Software maker Nvidia and German auto parts supplier Continental are teaming to build a self-driving vehicle system that will hit the market in 2021. It's the latest in a long string of tech-automaker partnerships in the race to get autonomous vehicles on the road.
The companies said Monday that their system will be used for driver-assist safety features all the way up to cars with no steering wheel or pedals. Nvidia, based in Santa Clara, California, makes computer processing units and artificial intelligence software that reads sensors and makes decisions for autonomous vehicles. Continental makes auto parts including software and cameras, radar and laser sensors.
Financial terms of the partnership were not announced.
Dedicated engineering teams from both companies will work together to develop self-driving solutions based on the Nvidia Drive platform, which includes Nvidia Drive Xavier system-on-a-chip, the Nvidia Drive OS, and Drive AV (autonomous vehicle) software stacks. In a statement, the companies said the solutions will make use of Continental's experience in system and software engineering for ASIL D rated safety - the highest rating level - and integrate a range of Continental sensors technologies, including radar, camera and high-resolution 3D LiDAR.
"The vehicle of the future will be a sensing, planning and acting computer on wheels. The complexity of autonomous driving require nothing less than the full computational horsepower of an AI supercomputer," said Continental CEO Dr.

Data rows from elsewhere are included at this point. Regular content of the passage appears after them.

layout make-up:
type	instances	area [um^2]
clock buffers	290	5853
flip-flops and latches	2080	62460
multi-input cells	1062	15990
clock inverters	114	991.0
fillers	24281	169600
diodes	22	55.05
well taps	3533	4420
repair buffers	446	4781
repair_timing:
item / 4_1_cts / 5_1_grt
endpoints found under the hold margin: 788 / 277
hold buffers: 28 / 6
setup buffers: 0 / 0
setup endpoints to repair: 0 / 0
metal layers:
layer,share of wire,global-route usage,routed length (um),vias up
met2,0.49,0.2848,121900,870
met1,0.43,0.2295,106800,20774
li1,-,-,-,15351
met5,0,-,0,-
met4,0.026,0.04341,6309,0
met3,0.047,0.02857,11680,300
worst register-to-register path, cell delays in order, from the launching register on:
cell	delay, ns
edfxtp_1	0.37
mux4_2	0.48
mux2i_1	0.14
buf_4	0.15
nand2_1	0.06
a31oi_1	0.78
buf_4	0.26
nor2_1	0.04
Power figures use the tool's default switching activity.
$ cat config.mk
export PLATFORM = sky130hd
export DESIGN_NAME = smws_ram
export DESIGN_NICKNAME = d
export VERILOG_FILES = /design/src/sv/smws_ram.sv
export SDC_FILE = /design/constraint.sdc
export NUM_CORES = 1
export LEC_CHECK = 0
export BUFFER_PORTS_ARGS = -buffer_cell sky130_fd_sc_hd__buf_2
export CORE_MARGIN = 3
export CORE_UTILIZATION = 30
export DETAILED_ROUTE_END_ITERATION = 8
export SLEW_MARGIN = 20
export SYNTH_ARGS = -nofsm -noshare
export SYNTH_HDL_FRONTEND = slang
export SYNTH_SLANG_ARGS = --single-unit
$ cat constraint.sdc
create_clock -name clk -period 5.8 [get_ports clk]
set_input_delay 0.29 -clock clk [delete_from_list [all_inputs] [get_ports clk]]
set_output_delay 0.29 -clock clk [all_outputs]
set_load 0.02 [all_outputs]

Elmar Degenhart. "Together with the performance and flexibility of NVIDIA's AI self-driving solution, from the cloud to the car we will achieve new levels of safety, comfort and personalisation for future vehicles."
Jensen Huang, founder and CEO of Nvidia, said, "Our newly arrived Drive Xavier processor, extensive Nvidia Drive software, and cloud-to-car approach for testing, validation and functional safety, combined with Continental's expertise and global reach, will bring autonomous cars to the world."

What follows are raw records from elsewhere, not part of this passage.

### src/sv/smws_pkg.sv
// Package for the substring matcher with substitutions.
// Holds the item kind codes, character set types and the cell command struct.
// No dependencies.
package smws_pkg;

	localparam int CHAR_W          = 7;
	localparam int NUM_CHARS       = 1 << CHAR_W;
	localparam int MAX_PATTERN_DEF = 64;

	typedef enum logic [1:0] {
		KIND_CLEAR  = 2'd0,
		KIND_ADD_SUB = 2'd1,
		KIND_APPEND = 2'd2,
		KIND_TEXT   = 2'd3
	} kind_t;

	typedef logic [CHAR_W-1:0]    char_t;
	typedef logic [NUM_CHARS-1:0] char_set_t;

	// broadcast to every cell of the chain for one transfer
	typedef struct packed {
		logic  clr;
		logic  app;
		logic  sub;
		logic  txt;
		logic  eot;
		char_t ch1;
		char_t ch2;
	} cell_cmd_t;

	function automatic char_set_t char_bit(input char_t ch);
		char_bit = char_set_t'(1) << ch;
	endfunction

endpackage

### src/sv/smws_cell.sv
// One pattern position of the shift-and chain: pattern char, its class set
// and the partial match bit handed to the next cell. Depends on smws_pkg.
module smws_cell
	import smws_pkg::*;
(
	input  logic      clk,
	input  logic      arst_n,
	input  cell_cmd_t cmd,
	input  char_set_t row,
	input  logic      prev_valid,
	input  logic      prev_match,
	input  logic      next_valid,
	output logic      valid,
	output logic      match,
	output logic      hit
);

	logic      valid_q;
	logic      match_q;
	logic      pend_q;
	char_t     pat_q;
	char_set_t cls_q;
	logic      hit_s1;

	char_set_t cls;
	logic      load;
	logic      sub_hit;
	logic      match_nxt;
	logic      last;

	// class row arrives from the table in the cycle after the append
	assign cls       = pend_q ? (row | char_bit(pat_q)) : cls_q;
	assign load      = cmd.app & prev_valid & ~valid_q;
	assign sub_hit   = cmd.sub & valid_q & (pat_q == cmd.ch1);
	assign match_nxt = valid_q & prev_match & cls[cmd.ch1];
	assign last      = valid_q & ~next_valid;

	always_ff @(posedge clk or negedge arst_n) begin
		if (!arst_n) begin
			valid_q <= 1'b0;
			match_q <= 1'b0;
			pend_q  <= 1'b0;
		end else if (cmd.clr) begin
			valid_q <= 1'b0;
			match_q <= 1'b0;
			pend_q  <= 1'b0;
		end else begin
			pend_q <= load;
			if (load) begin
				valid_q <= 1'b1;
				match_q <= 1'b0;
			end else if (cmd.txt) begin
				match_q <= cmd.eot ? 1'b0 : match_nxt;
			end
		end
	end

	always_ff @(posedge clk) begin
		cls_q <= cls | (sub_hit ? char_bit(cmd.ch2) : '0);
		if (load) begin
			pat_q <= cmd.ch1;
		end
		if (cmd.txt) begin
			hit_s1 <= match_nxt & last;
		end
	end

	assign valid = valid_q;
	assign match = match_q;
	assign hit   = hit_s1;

endmodule

### config.mk
export PLATFORM = sky130hd
export DESIGN_NAME = smws_cell
export DESIGN_NICKNAME = d
export VERILOG_FILES = /design/src/sv/smws_pkg.sv /design/src/sv/smws_cell.sv
export SDC_FILE = /design/constraint.sdc
export NUM_CORES = 1
export LEC_CHECK = 0
export BUFFER_PORTS_ARGS = -buffer_cell sky130_fd_sc_hd__buf_4
export CELL_PAD_IN_SITES_DETAIL_PLACEMENT = 0
export CELL_PAD_IN_SITES_GLOBAL_PLACEMENT = 1
export CORE_ASPECT_RATIO = 0.9
export CORE_UTILIZATION = 42
export DETAILED_ROUTE_END_ITERATION = 6
export PLACE_DENSITY = 0.89
export SLEW_MARGIN = 30
export SYNTH_ARGS = -nofsm -noshare
export SYNTH_HDL_FRONTEND = slang
export SYNTH_SLANG_ARGS = --single-unit
### constraint.sdc
create_clock -name clk -period 3.25 [get_ports clk]
set_clock_uncertainty 0.05 [all_clocks]
set_input_delay 0.4875 -clock clk [delete_from_list [all_inputs] [get_ports clk]]
set_output_delay 0.4875 -clock clk [all_outputs]
set_load 0.02 [all_outputs]
# Word-level counts from Yosys, hierarchy flattened
# Cells that the tools add are included.
# totals
register_bits	139
in_bits	152
out_inout_bits	3
# classes
n_lt_le_gt_ge	1
n_eq_ne	1
shifts	2
mux	11
n_bitwise	12
reduce_logical	2
# op_table
cell	count
$mux W128	2
$or A128 B128 Y128	2
$shl A1 B7 Y128 const A	2
$and A1 B1 Y1	8
$lt A7 B8 Y1 const B	1
$mux W1	8
$bmux W1 S7	1
$eq A7 B7 Y1	1
$reduce_bool A3 Y1	1
$not A1 Y1	2
$reduce_bool A2 Y1	1

# Logic depth before layout (Yosys ltp)
# depth
depth_word	10
depth_mapped	14
mapped_depth_nobuf	9

# Worst setup path before layout
# OpenSTA, ideal clock, no wires.
# synth_timing
kind	reg-to-reg
start	reg pend_q
end	reg hit_s1, in the netlist hit (data pin)
setup_time_ns	0.266
arrival_ns	2.389
setup_slack_ns	0.545
path_stages_with_launch	14
n_path_buf	5
synth_period_minus_slack_ns	2.705
path_cell_list	dfrtp_1 > buf_2 > buf_2 > buf_2 > buf_2 > buf_2 > mux2i_1 > o211ai_1 > a32oi_1 > a211oi_1 > o31ai_1 > o21ai_0 > o32ai_1 > a21oi_1
# synth_via
elab_chain_len	5
# synth_rtl
item	line_no	source
start: declaration	smws_cell.sv:20	logic pend_q;
start signal: assignment	smws_cell.sv:48	pend_q <= load;
$mux W128	smws_cell.sv:32	assign cls = pend_q ? (row | char_bit(pat_q)) : cls_q;
$bmux W1 S7	smws_cell.sv:35	assign match_nxt = valid_q & prev_match & cls[cmd.ch1];
$mux W1 (implied by the code)	smws_cell.sv:35	
$and A1 B1 Y1	smws_cell.sv:35	
$and A1 B1 Y1	smws_cell.sv:64	hit_s1 <= match_nxt & last;
end signal: assignment	smws_cell.sv:64	
end: declaration	smws_cell.sv:23	logic hit_s1;
# No other way between the ends. The select of a mux whose other input is x is not followed.
# A chain may end at the register's enable or synchronous reset.

# Final worst setup path
# layout_timing
start	reg pat_q[3]
end	reg match_q, in the netlist match
# layout_via
elab_chain_len	10
# layout_rtl
item	line_no	source
start: declaration	smws_cell.sv:21	char_t pat_q;
start signal: assignment	smws_cell.sv:61	pat_q <= cmd.ch1;
$shl A1 B7 Y128	smws_pkg.sv:32	char_bit = char_set_t'(1) << ch;
$or A128 B128 Y128	smws_cell.sv:32	
$mux W128	smws_cell.sv:32	
$bmux W1 S7	smws_cell.sv:35	
$mux W1 (implied by the code)	smws_cell.sv:35	
$and A1 B1 Y1	smws_cell.sv:35	
$mux W1	smws_cell.sv:53	match_q <= cmd.eot ? 1'b0 : match_nxt;
$mux W1	smws_cell.sv:52	end else if (cmd.txt) begin
$mux W1	smws_cell.sv:49	if (load) begin
$mux W1	smws_cell.sv:43	end else if (cmd.clr) begin
end signal: assignment	smws_cell.sv:53	
end: declaration	smws_cell.sv:19	logic match_q;
# No other way between the ends. The select of a mux whose other input is x is not followed.

==> results_dict.tcl <==
set metrics [dict create \
    clock-root-buffer "clkbuf_16" \
    met3_usage 0.0625 \
    worstPathMaxFanout 10 \
    num_rows 46 \
    cts_sinks 139 \
    die_area_sq_um 19200 \
    grt_pass1_wl_mm 46.9 \
    fin_ws_ps 65.7 \
    synth_top_family_by_area "compound AO/OA/AOI/OAI gates" \
    synth_ff_type "dfxtp_1" \
    synth_top_cell_by_area "dfxtp_1" \
    p_comb_frac 0.237 \
    yosys.area_share.xor_xnor 0.00783 \
    critPathBufInv 0 \
    finalCritPeriodShare 0.980 \
    syn_inst 874 \
    p_leak_nw 4.02 \
    final.min_clock_period_ps 3180 \
    finalWirelength_mm 31.1 \
    clock_latency_ps 440 \
    place_congestion 0.978 \
    seq_area_frac_synth 0.367 \
    antennaDiodeCount 0 \
    p_total_mw 5.44 \
    hold_path_class "in2reg" \
    crit_path_end_kind "register" \
    start_util 0.436 \
    yosys.area.top_type_share 0.327 \
    critPathTopFamily "compound AO/OA/AOI/OAI gates" \
    dp_hpwl_mm 22.2 \
    portBuffers 154 \
    critPathLaunchType "register" \
    die_h_um 132 \
    maxCapViolations 0 \
    yosys.area_share.adder 0 \
    syn_nets 1026 \
    yosysWarnings 0 \
    yosysUniqueCellTypes 63 \
    hold_viol 0 \
    cts_buffers 17 \
    finalNetCount 1175 \
    synth_compound_area_frac 0.278 \
    setup_viol_count_final 0 \
    coreArea_sq_um 18000 \
    synth_seq_cells 139 \
    required_ps 3530 \
    slew_viol_final 0 \
    met1_usage 0.428 \
    grt_overflow_total 0 \
    drtPass1Iterations 6 \
    critPathSlowestCell "edfxtp_1" \
    cts_tree "yes" \
    switching_share 0.275 \
    vias_per_cell 6.52 \
    p_switching_mw 1.49 \
    grt_util_met2 0.510 \
    final_core_util 0.567 \
    syn_area_sq_um 7830 \
    muxShareOfSynthArea 0.0657 \
    peakVddDrop_uv 408 \
    p_per_area_nw_per_um2 534 \
    path_cells "and4_1 > a221oi_1 > mux2i_1 > a221oi_1 > o21ai_1 > and3_1 > o32ai_2 > nand2_1 > a21o_1" \
    clockPowerShare 0.375 \
    synth_edf_count 8 \
    io_pins 155 \
    fmax_ghz 0.314 \
    postRouteAntennaNets 0 \
    vias 8318 \
    grt_pass1_vias 7828 \
    busiest_layer "met2" \
    cp.arrival_ps 3460 \
    async_flop_share 0.0216 \
    dp_slack_ps 9.48 \
    drc 0 \
    antenna_found_initial 0 \
    synth.avg_cell_area_sq_um 8.96 \
    cpMostUsedCell "a221oi_1" \
    clk_pin_slew_ps 60 \
    h-tree-depth 4 \
    pwr-share-seq 0.388 \
    slew_headroom 0.425 \
    tightest_slew_ps 860 \
    drive_above_1_share 0.284 \
    hold_slack_ps 185 \
    worstSetupPathType "reg2reg" \
    wl_per_cell_um 24.4 \
    synth.area.top_cells "dfxtp_1 33%, a221oi_1 14%, nor2b_1 10%" \
    cpPeakStageDelay_ps 520 \
    drt_iter0_drc 1144 \
    cts.path.max_buffers 2 \
    intPower_mw 3.95 \
    status "complete, no violations" \
    grtUsageTotal 0.323 \
    synthSimpleGateAreaFrac 0.221 \
    area_growth_pct 30.1 \
    die_w_um 146 \
    grt_max_degree 80 \
]
[worst register-to-register path, cell delays in order, from the launching register on]
cell	delay (ps)
edfxtp_1	520
and4_1	470
a221oi_1	450
mux2i_1	170
a221oi_1	370
o21ai_1	170
and3_1	210
o32ai_2	340
nand2_1	150
a21o_1	170
[kinds of logic (layout without fill, tap and decap cells)]
group                  after synthesis  in the layout
buffers and inverters               98            260
multiplexers                        39             39
flip-flops                         139            139
AND/OR/NAND/NOR                    281            281
XOR/XNOR                             7              7
AO/OA/AOI/OAI                      310            310
[cell type report]
cell class,instances,area [sq um]
fillers,1599,7770
multi-input cells,637,4600
flip-flops and latches,139,2880
repair buffers,225,1780
clock buffers,22,505
well taps,240,300
clock inverters,10,110
inverters,3,11.3
[per-layer routing]
metal	vias up	share of wire
met4	0	0.038
met3	97	0.12
met1	3946	0.40
met2	607	0.45
met5	-	0
li1	3668	-
[power by group through the flow]
stage	sequential, mW	clock (mW)	combinational (mW)
after floorplan	2.12	0	0.834
after global routing	2.14	2.10	1.40
after global placement	2.13	0	1.22
final	2.11	2.04	1.29
after detailed placement	2.15	0	1.24
after CTS	2.11	2.03	1.25
[what timing repair did]
item                       4_1_cts  5_1_grt
gates resized for setup          3        7
hold endpoints to repair         3        0
setup endpoints to repair        2        2
pin swaps                        0        1
buffers inserted                 0        7
hold buffers                     1        0
[Yosys cell counts, types with 8 or more instances]
| cell | count |
|---|---|
| nand2_1 | 42 |
| nor4bb_1 | 8 |
| mux2_2 | 9 |
| nor2b_1 | 130 |
| buf_2 | 36 |
| nand3_1 | 18 |
| a221oi_1 | 122 |
| nor3_1 | 13 |
| a21oi_1 | 12 |
| nor2_1 | 26 |
| dfxtp_1 | 128 |
| edfxtp_1 | 8 |
| o21ai_0 | 126 |
| clkbuf_1 | 41 |
| mux4_2 | 9 |
| buf_1 | 9 |
| mux2i_1 | 21 |
[flip-flops by register name, summed over array words and instances (netlist names)]
register  flops
cls_q       128
match         1
pat_q         7
hit           1
pend_q        1
valid         1
[layout by cell type, fill, tap and decap left out, drive strengths merged, types with 4 or more instances in the layout]
cell type,Yosys,routed
a2111oi,5,5
a211oi,7,7
a21oi,12,12
a221oi,123,123
and2,6,6
and4b,7,7
buf,53,224
clkbuf,42,22
clkinv,0,5
dfxtp,128,128
edfxtp,8,8
inv,3,4
mux2,9,9
mux2i,21,21
mux4,9,9
nand2,42,42
nand3,18,18
nor2,26,26
nor2b,130,130
nor3,13,13
nor4b,8,8
nor4bb,8,8
o211ai,5,5
o21ai,126,126
o22ai,4,4
xnor2,5,5
[path summary, 6_finish.rpt]
kind,cells after the start,end,slack [ps],startpoint
setup / recovery,9,match,70,pat_q[3]
hold / removal,2,valid,190,cmd[18]
setup reg to reg,9,match,70,pat_q[3]
hold reg to reg,2,cls_q[119],450,cls_q[119]
max in group asynchronous,2,pend_q,2710,arst_n
min in group asynchronous,2,pend_q,330,arst_n
[stage by stage]
stage,TNS (ps),cells,area (sq um)
after floorplan,0,874,7830
after global placement,0,1236,9450
after detailed placement,0,1236,9450
after CTS,0,1269,10100
after global routing,-11.8,1276,10200
final,0,1276,10200
Note: power is estimated with default switching activity, not from simulation.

Nvidia says its system Drive Xavier system can deliver 30 TOPS (trillion operations per second) for deep learning, while consuming only 30W of energy. This performance is necessary to handle the massive amount of data processing that self-driving vehicles must perform, it claims. These processes include running deep neural nets to sense surroundings, understanding the environment, localising the vehicle on an HD map, predicting the behaviour and position of other objects, as well as computing vehicle dynamics and a safe path forward.